The postoperative care for these patients is identical to any anteroposterior deformity correction case. The patient is typically monitored in an intensive care or step-down setting for the first 24 hours. A chest tube is in place, with the drainage monitored and daily chest x-rays performed. Drainage is typically scant, but if significant, once the drainage is less than 100 ml per shift, the tube is removed. The patient is encouraged to be out of bed the first morning after surgery, and chest physical therapy and incentive spirometry are initiated. The endoscopic portal incisions are inspected daily, and dressings are changed as necessary.

The obvious advantage of the endoscopic exposure is the cosmetically appealing incisions and easier recovery for patients (Fig. 16–7). Another advantage is the time saved associated with opening and closing a thoracotomy incision. The transthoracic prone position endoscopic approach as described here allows the surgeon the added opportunity to address anterior and posterior spinal pathology simultaneously. Time and cost will be saved by eliminating the need to reprep and redrape during staged procedures. This technique can be used for other anteroposterior tumor or trauma spinal reconstructions.

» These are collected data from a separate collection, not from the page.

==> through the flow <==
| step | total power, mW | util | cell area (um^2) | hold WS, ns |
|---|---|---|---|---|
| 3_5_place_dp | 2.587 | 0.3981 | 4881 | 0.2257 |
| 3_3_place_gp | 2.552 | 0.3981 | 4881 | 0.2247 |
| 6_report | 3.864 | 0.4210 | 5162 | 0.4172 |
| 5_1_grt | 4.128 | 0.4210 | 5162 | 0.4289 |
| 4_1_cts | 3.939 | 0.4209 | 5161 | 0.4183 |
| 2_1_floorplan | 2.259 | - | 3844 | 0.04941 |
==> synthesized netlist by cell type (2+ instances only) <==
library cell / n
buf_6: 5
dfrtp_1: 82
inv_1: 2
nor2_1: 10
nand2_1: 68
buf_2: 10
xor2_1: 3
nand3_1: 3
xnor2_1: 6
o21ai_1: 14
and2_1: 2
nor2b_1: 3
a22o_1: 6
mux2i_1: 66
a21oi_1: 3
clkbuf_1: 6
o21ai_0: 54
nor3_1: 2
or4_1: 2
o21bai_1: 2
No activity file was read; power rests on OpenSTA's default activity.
<file path="config.mk">
export PLATFORM = sky130hd
export DESIGN_NAME = pci_tgt_decode
export DESIGN_NICKNAME = d
export VERILOG_FILES = /design/src/rtl/pci_dec_pkg.sv /design/src/rtl/pci_cmd_map.sv /design/src/rtl/pci_win_match.sv /design/src/rtl/pci_tgt_decode.sv
export SDC_FILE = /design/constraint.sdc
export NUM_CORES = 1
export LEC_CHECK = 0
export ABC_CLOCK_PERIOD_IN_PS = 1600
export BUFFER_PORTS_ARGS = -buffer_cell sky130_fd_sc_hd__buf_2
export CAP_MARGIN = 40
export CELL_PAD_IN_SITES_DETAIL_PLACEMENT = 1
export CELL_PAD_IN_SITES_GLOBAL_PLACEMENT = 2
export CORE_MARGIN = 2
export CORE_UTILIZATION = 19
export CTS_CLUSTER_DIAMETER = 200
export DETAILED_ROUTE_END_ITERATION = 6
export GPL_ROUTABILITY_DRIVEN = 0
export PLACE_DENSITY = 0.77
export SLEW_MARGIN = 30
export SYNTH_ARGS = -nofsm -noshare
export SYNTH_HDL_FRONTEND = slang
export SYNTH_SLANG_ARGS = --single-unit
</file>
<file path="constraint.sdc">
create_clock -name clk -period 1.6 [get_ports clk]
set_input_delay 0.24 -clock clk [delete_from_list [all_inputs] [get_ports clk]]
set_output_delay 0.24 -clock clk [all_outputs]
set_load 0.03 [all_outputs]
</file>
===== src/rtl/status_pop_pkg.sv =====
package status_pop_pkg;
  localparam int WORD_W    = 32;
  localparam int POP_SHIFT = 10;
  localparam int KEEP_W    = 2;
  localparam int STACK_W   = 28;
  localparam int U_BIT     = 6;
  localparam int P_BIT     = 7;
  localparam int R_BIT     = 8;
  localparam int M_BIT     = 9;

  typedef struct packed {
    logic load;
    logic swapSp;
    logic forceP;
    logic forceM;
  } popCtrl_t;
endpackage


===== src/rtl/status_pop_ctrl.sv =====
module status_pop_ctrl
  import status_pop_pkg::*;
(
  input  logic              retValid,
  input  logic              retKind,
  input  logic [WORD_W-1:0] curStatus,
  output popCtrl_t          ctrl
);
  localparam int U_SRC = U_BIT + POP_SHIFT;

  always_comb begin
    ctrl.load   = retValid;
    ctrl.swapSp = retValid && curStatus[U_SRC];
    ctrl.forceP = retValid && !curStatus[R_BIT];
    ctrl.forceM = retValid && retKind;
  end
endmodule


===== src/rtl/status_pop_dp.sv =====
module status_pop_dp
  import status_pop_pkg::*;
(
  input  logic              clk,
  input  logic              rstN,
  input  popCtrl_t          ctrl,
  input  logic              retValid,
  input  logic              retKind,
  input  logic [WORD_W-1:0] curStatus,
  input  logic [WORD_W-1:0] curSp,
  input  logic [WORD_W-1:0] userSp,
  output logic [WORD_W-1:0] newStatus,
  output logic [WORD_W-1:0] newSp,
  output logic [WORD_W-1:0] kernSp
);
  localparam int MID_W = WORD_W - KEEP_W - STACK_W;

  logic [STACK_W-1:0] poppedLow;
  logic [WORD_W-1:0]  shifted;
  logic [WORD_W-1:0]  nextStatus;

  always_comb begin
    poppedLow  = curStatus[STACK_W-1:0] >> POP_SHIFT;
    shifted    = {curStatus[WORD_W-1 -: KEEP_W], {MID_W{1'b0}}, poppedLow};
    nextStatus = shifted;
    if (ctrl.forceP) nextStatus[P_BIT] = 1'b1;
    if (ctrl.forceM) nextStatus[M_BIT] = 1'b1;
  end

  always_ff @(posedge clk) begin
    if (!rstN) begin
      newStatus <= '0;
      newSp     <= '0;
      kernSp    <= '0;
    end else if (ctrl.load) begin
      newStatus <= nextStatus;
      if (ctrl.swapSp) begin
        kernSp <= curSp;
        newSp  <= userSp;
      end else begin
        newSp  <= curSp;
      end
    end
  end

  // top bits kept, middle field cleared
  a_r1_top_and_mid: assert property (@(posedge clk) disable iff (!rstN)
    retValid |=> (newStatus[31:30] == $past(curStatus[31:30])) && (newStatus[29:18] == '0));
  // pending set when restart flag was clear
  a_r2_pending_set: assert property (@(posedge clk) disable iff (!rstN)
    (retValid && !curStatus[R_BIT]) |=> newStatus[P_BIT]);
  // NMI return always sets mask
  a_r4_nmi_mask: assert property (@(posedge clk) disable iff (!rstN)
    (retValid && retKind) |=> newStatus[M_BIT]);
  // user-mode swap
  a_r6_user_swap: assert property (@(posedge clk) disable iff (!rstN)
    (retValid && curStatus[U_BIT + POP_SHIFT]) |=>
      (newSp == $past(userSp)) && (kernSp == $past(curSp)) && newStatus[U_BIT]);
  // no swap keeps kernel pointer
  a_r7_no_swap: assert property (@(posedge clk) disable iff (!rstN)
    (retValid && !curStatus[U_BIT + POP_SHIFT]) |=>
      $stable(kernSp) && (newSp == $past(curSp)) && !newStatus[U_BIT]);
  // hold without strobe
  a_r8_hold: assert property (@(posedge clk) disable iff (!rstN)
    !retValid |=> $stable(newStatus) && $stable(newSp) && $stable(kernSp));
endmodule
$ cat src/rtl/eeseq_ctrl.sv
module eeseq_ctrl
  import eeseq_pkg::*;
(
  input  logic      clk,
  input  logic      rst,
  input  logic      startReq,
  input  logic      wrValid,
  input  logic      engDone,
  input  logic      engAckSeen,
  input  dpStatus_t stat,
  output dpStrobe_t st,
  output logic      cmdValid,
  output engOp_t    cmdOp,
  output logic      cmdAck,
  output logic      wrReady,
  output logic      busy,
  output logic      done,
  output logic      error
);

  seqState_t state, stateNx;

  always_ff @(posedge clk) begin
    if (rst) state <= S_IDLE;
    else     state <= stateNx;
  end

  always_comb begin
    stateNx  = state;
    st       = '0;
    st.sel   = SEL_NONE;
    cmdValid = 1'b0;
    cmdOp    = OP_STOP;
    cmdAck   = 1'b0;
    wrReady  = 1'b0;
    unique case (state)
      S_IDLE: begin
        if (startReq) begin
          if (stat.lenZero) begin
            stateNx = S_END_OK;
          end else begin
            st.load = 1'b1;
            stateNx = stat.recovered ? S_CTRL : S_RECOVER;
          end
        end
      end
      S_RECOVER: begin
        cmdValid = 1'b1;
        cmdOp    = OP_RECOVER;
        if (engDone) begin
          st.setRec = 1'b1;
          stateNx   = S_CTRL;
        end
      end
      S_CTRL: begin
        cmdValid = 1'b1;
        cmdOp    = OP_START;
        st.sel   = SEL_CTRL;
        if (engDone) begin
          if (!engAckSeen) begin
            stateNx = S_STOP_ERR;
          end else if (stat.isRead) begin
            stateNx = S_RD;
          end else begin
            st.ldBurst = 1'b1;
            stateNx    = S_FETCH;
          end
        end
      end
      S_FETCH: begin
        wrReady = 1'b1;
        if (wrValid) begin
          st.latchWr = 1'b1;
          stateNx    = S_WR;
        end
      end
      S_WR: begin
        cmdValid = 1'b1;
        cmdOp    = OP_WRITE;
        st.sel   = SEL_WR;
        if (engDone) begin
          if (!engAckSeen) begin
            stateNx = S_STOP_ERR;
          end else begin
            st.consume = 1'b1;
            stateNx    = stat.burstOne ? S_BSTOP : S_FETCH;
          end
        end
      end
      S_BSTOP: begin
        cmdValid = 1'b1;
        cmdOp    = OP_STOP;
        if (engDone) begin
          st.clrPoll = 1'b1;
          stateNx    = S_POLL;
        end
      end
      S_POLL: begin
        cmdValid = 1'b1;
        cmdOp    = OP_START;
        st.sel   = SEL_POLL;
        if (engDone) begin
          if (engAckSeen) begin
            stateNx = S_DRAIN;
          end else begin
            st.incPoll = 1'b1;
            stateNx    = S_PSTOP;
          end
        end
      end
      S_PSTOP: begin
        cmdValid = 1'b1;
        cmdOp    = OP_STOP;
        if (engDone) stateNx = stat.pollDone ? S_END_ERR : S_POLL;
      end
      S_DRAIN: begin
        cmdValid = 1'b1;
        cmdOp    = OP_READ;
        if (engDone) stateNx = S_DSTOP;
      end
      S_DSTOP: begin
        cmdValid = 1'b1;
        cmdOp    = OP_STOP;
        if (engDone) stateNx = stat.remZero ? S_END_OK : S_CTRL;
      end
      S_RD: begin
        cmdValid = 1'b1;
        cmdOp    = OP_READ;
        cmdAck   = !stat.remOne;
        if (engDone) begin
          st.consume = 1'b1;
          st.pushRd  = 1'b1;
          stateNx    = stat.remOne ? S_STOP_OK : S_RD;
        end
      end
      S_STOP_OK: begin
        cmdValid = 1'b1;
        cmdOp    = OP_STOP;
        if (engDone) stateNx = S_END_OK;
      end
      S_STOP_ERR: begin
        cmdValid = 1'b1;
        cmdOp    = OP_STOP;
        if (engDone) stateNx = S_END_ERR;
      end
      S_END_OK:  stateNx = S_IDLE;
      S_END_ERR: stateNx = S_IDLE;
      default:   stateNx = S_IDLE;
    endcase
  end

  assign done  = (state == S_END_OK) || (state == S_END_ERR);
  assign error = (state == S_END_ERR);
  assign busy  = (state != S_IDLE) && !done;

endmodule
## src/rtl/intc_pkg.sv

```systemverilog
package intc_pkg;
  localparam int NUM_SRC   = 64;
  localparam int PRIO_W    = 4;
  localparam int NUM_W     = $clog2(NUM_SRC);
  localparam int ADDR_W    = 7;
  localparam int DATA_W    = 32;
  localparam int MASK_W    = PRIO_W + 1;
  localparam logic [15:0] VEC_NONE = 16'hFFFF;

  // word indices (byte address >> 2)
  localparam logic [4:0] W_MASK   = 5'h01;
  localparam logic [4:0] W_ENNUM  = 5'h02;
  localparam logic [4:0] W_DISNUM = 5'h03;
  localparam logic [4:0] W_ENHI   = 5'h04;
  localparam logic [4:0] W_ENLO   = 5'h05;
  localparam logic [4:0] W_CLSHI  = 5'h06;
  localparam logic [4:0] W_CLSLO  = 5'h07;
  localparam logic [4:0] W_NVEC   = 5'h10;
  localparam logic [4:0] W_FVEC   = 5'h11;
  localparam logic [4:0] W_SRCHI  = 5'h12;
  localparam logic [4:0] W_SRCLO  = 5'h13;
  localparam logic [4:0] W_FRCHI  = 5'h14;
  localparam logic [4:0] W_FRCLO  = 5'h15;
  localparam logic [4:0] W_NPHI   = 5'h16;
  localparam logic [4:0] W_NPLO   = 5'h17;
  localparam logic [4:0] W_FPHI   = 5'h18;
  localparam logic [4:0] W_FPLO   = 5'h19;
endpackage

```

## src/rtl/intc_regfile.sv

```systemverilog
module intc_regfile
  import intc_pkg::*;
(
  input  logic                       clk,
  input  logic                       rst_n,
  input  logic                       we,
  input  logic [ADDR_W-1:0]          addr,
  input  logic [DATA_W-1:0]          wdata,
  output logic [NUM_SRC-1:0]         en_q,
  output logic [NUM_SRC-1:0]         cls_q,
  output logic [NUM_SRC-1:0]         frc_q,
  output logic [MASK_W-1:0]          mask_q,
  output logic [NUM_SRC*PRIO_W-1:0]  prio_q
);
  logic [NUM_SRC-1:0]        en_d, cls_d, frc_d;
  logic [MASK_W-1:0]         mask_d;
  logic [NUM_SRC*PRIO_W-1:0] prio_d;
  logic                      num_ok;

  assign num_ok = (wdata[DATA_W-1:NUM_W] == '0);

  always_comb begin
    en_d   = en_q;
    cls_d  = cls_q;
    frc_d  = frc_q;
    mask_d = mask_q;
    prio_d = prio_q;
    if (we) begin
      case (addr[ADDR_W-1:2])
        W_MASK:   mask_d = wdata[MASK_W-1:0];
        W_ENNUM:  if (num_ok) en_d[wdata[NUM_W-1:0]] = 1'b1;
        W_DISNUM: if (num_ok) en_d[wdata[NUM_W-1:0]] = 1'b0;
        W_ENHI:   en_d[63:32]  = wdata;
        W_ENLO:   en_d[31:0]   = wdata;
        W_CLSHI:  cls_d[63:32] = wdata;
        W_CLSLO:  cls_d[31:0]  = wdata;
        W_FRCHI:  frc_d[63:32] = wdata;
        W_FRCLO:  frc_d[31:0]  = wdata;
        5'h08, 5'h09, 5'h0A, 5'h0B, 5'h0C, 5'h0D, 5'h0E, 5'h0F:
          // word x lives at index 15-x, so x is the inverted low bits
          prio_d[{~addr[4:2], 5'd0} +: DATA_W] = wdata;
        default: ;
      endcase
    end
  end

  always_ff @(posedge clk or negedge rst_n) begin
    if (!rst_n) begin
      en_q   <= '0;
      cls_q  <= '0;
      frc_q  <= '0;
      mask_q <= {MASK_W{1'b1}};
      prio_q <= '0;
    end else if (we) begin
      en_q   <= en_d;
      cls_q  <= cls_d;
      frc_q  <= frc_d;
      mask_q <= mask_d;
      prio_q <= prio_d;
    end
  end
endmodule

```

## src/rtl/intc_prio_arb.sv

```systemverilog
module intc_prio_arb
  import intc_pkg::*;
(
  input  logic [NUM_SRC-1:0]        elig,
  input  logic [NUM_SRC*PRIO_W-1:0] prio,
  output logic                      valid,
  output logic [NUM_W-1:0]          num
);
  logic [PRIO_W-1:0] best;

  // ascending scan with >= lets the higher number win a tie
  always_comb begin
    valid = 1'b0;
    best  = '0;
    num   = '0;
    for (int i = 0; i < NUM_SRC; i++) begin
      if (elig[i] && (!valid || prio[i*PRIO_W +: PRIO_W] >= best)) begin
        valid = 1'b1;
        best  = prio[i*PRIO_W +: PRIO_W];
        num   = NUM_W'(i);
      end
    end
  end
endmodule

```

## src/rtl/intc_top_find.sv

```systemverilog
module intc_top_find #(
  parameter int W  = 64,
  localparam int IW = $clog2(W)
) (
  input  logic [W-1:0]  vec,
  output logic          valid,
  output logic [IW-1:0] idx
);
  always_comb begin
    valid = 1'b0;
    idx   = '0;
    for (int i = 0; i < W; i++) begin
      if (vec[i]) begin
        valid = 1'b1;
        idx   = IW'(i);
      end
    end
  end
endmodule

```

## src/rtl/dual_class_intc.sv

```systemverilog
module dual_class_intc
  import intc_pkg::*;
(
  input  logic              clk,
  input  logic              rst_n,
  input  logic [63:0]       src_i,
  input  logic [6:0]        bus_addr,
  input  logic [31:0]       bus_wdata,
  input  logic              bus_we,
  output logic [31:0]       bus_rdata,
  output logic              normal_irq,
  output logic              fast_irq
);
  logic [NUM_SRC-1:0]        en_q, cls_q, frc_q, req;
  logic [NUM_SRC-1:0]        norm_pend, fast_pend, elig;
  logic [MASK_W-1:0]         mask_q;
  logic [NUM_SRC*PRIO_W-1:0] prio_q;
  logic                      nvec_valid, fvec_valid;
  logic [NUM_W-1:0]          nvec_num, fvec_num;
  logic [DATA_W-1:0]         nvec_word, fvec_word;

  intc_regfile u_regs (
    .clk    (clk),
    .rst_n  (rst_n),
    .we     (bus_we),
    .addr   (bus_addr),
    .wdata  (bus_wdata),
    .en_q   (en_q),
    .cls_q  (cls_q),
    .frc_q  (frc_q),
    .mask_q (mask_q),
    .prio_q (prio_q)
  );

  assign req       = src_i | frc_q;
  assign norm_pend = req & en_q & ~cls_q;
  assign fast_pend = req & en_q & cls_q;

  for (genvar g = 0; g < NUM_SRC; g++) begin : g_elig
    assign elig[g] = norm_pend[g] &
                     (mask_q[PRIO_W] | (prio_q[g*PRIO_W +: PRIO_W] > mask_q[PRIO_W-1:0]));
  end

  assign normal_irq = |elig;
  assign fast_irq   = |fast_pend;

  intc_prio_arb u_arb (
    .elig  (elig),
    .prio  (prio_q),
    .valid (nvec_valid),
    .num   (nvec_num)
  );

  intc_top_find #(.W(NUM_SRC)) u_fast (
    .vec   (fast_pend),
    .valid (fvec_valid),
    .idx   (fvec_num)
  );

  assign nvec_word = nvec_valid ? {{(16-NUM_W){1'b0}}, nvec_num, 16'h0000} : {VEC_NONE, 16'h0000};
  assign fvec_word = fvec_valid ? {{(16-NUM_W){1'b0}}, fvec_num, 16'h0000} : {VEC_NONE, 16'h0000};

  always_comb begin
    case (bus_addr[ADDR_W-1:2])
      W_MASK:  bus_rdata = {{(DATA_W-MASK_W){1'b0}}, mask_q};
      W_ENHI:  bus_rdata = en_q[63:32];
      W_ENLO:  bus_rdata = en_q[31:0];
      W_CLSHI: bus_rdata = cls_q[63:32];
      W_CLSLO: bus_rdata = cls_q[31:0];
      5'h08, 5'h09, 5'h0A, 5'h0B, 5'h0C, 5'h0D, 5'h0E, 5'h0F:
               bus_rdata = prio_q[{~bus_addr[4:2], 5'd0} +: DATA_W];
      W_NVEC:  bus_rdata = nvec_word;
      W_FVEC:  bus_rdata = fvec_word;
      W_SRCHI: bus_rdata = src_i[63:32];
      W_SRCLO: bus_rdata = src_i[31:0];
      W_FRCHI: bus_rdata = frc_q[63:32];
      W_FRCLO: bus_rdata = frc_q[31:0];
      W_NPHI:  bus_rdata = norm_pend[63:32];
      W_NPLO:  bus_rdata = norm_pend[31:0];
      W_FPHI:  bus_rdata = fast_pend[63:32];
      W_FPLO:  bus_rdata = fast_pend[31:0];
      default: bus_rdata = '0;
    endcase
  end
endmodule

```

The following case exemplifies the benefits of a simultaneous posterior open, anterior endoscopic approach, which allowed for safe and expeditious access to the concavity of a progressive scoliotic curve in a revision situation, obviating the need for a staged procedure or approaching the curve through the previously scarred right thoracic cavity. This 13-year-old female presented with a progressive scoliosis (Fig. 16–8A) and underwent a posterior instrumentation and fusion (Fig. 16–8B). Within 4 months the curve progressed above the fusion (Fig. 16–8C), and she subsequently underwent a right-sided thoracoplasty. The thoracoplasty further exacerbated the curve progression, resulting in a rigid and unsightly deformity. The treatment options now included a staged procedure with further surgery through the previously operated areas or a simultaneous procedure with an endoscopic transthoracic approach from the left chest (concavity of the curve) to release the rigid curve at the same time as the posterior wound is reopened for revision and extension of the instrumentation. During this procedure the left arm was draped free to allow mobilization of the scapula and placement of high axillary ports (Fig. 16–8D,E).The left chest was virgin territory free of scarring, allowing the exposure of the respective levels to be released and bone grafted (Fig. 16–8F,G). The final correction was dramatic (Fig. 16-8H), and the entire procedure was successfully completed in one surgical setting.

Conclusion

Thoracoscopic combined anterior release and posterior instrumentation can be safely and effectively performed in the prone position, obviating the need for staged procedures in deformity correction in select patients. It avoids the risks and morbidity associated with staged procedures. Like most endoscopic techniques, it has a learning curve and requires familiarity of the thoracoscopic anatomy in the prone position.

REFERENCES

1. Lieberman IH, Salo PT, Orr RD, Kraetschmer BG. Prone position endoscopic transthoracic release with simultaneous posterior instrumentation for spinal deformity: a description of the technique. Spine. 2000;25:2251–2257.

2. McAfee PC, Regan JJ, Zdeblick T, et al. The incidence of complications in endoscopic anterior thoracolumbar spinal reconstructive surgery: a prospective multicenter study comprising the first 100 consecutive cases. Spine. 1995;20:1624–1632.

3. Newton PO, Wenger DR, Mubarak JS, Meyer RS. Anterior release and fusion in pediatric spinal deformity: a comparison of early outcome and cost of thoracoscopic and open thoracotomy approaches. Spine. 1997;22:1398–1406.

4. Newton PO, Cardelia JM, Farnsworth CL, et al. A biomechanical comparison of open and thoracoscopic anterior spinal release in a goat model. Spine. 1998;23:530–536.

5. Wall EJ, Bylski-Austrow DI, Shelton FJ, et al. Endoscopic diskectomy increases flexibility as effectively as open diskectomy. Spine 1998;23:9–16.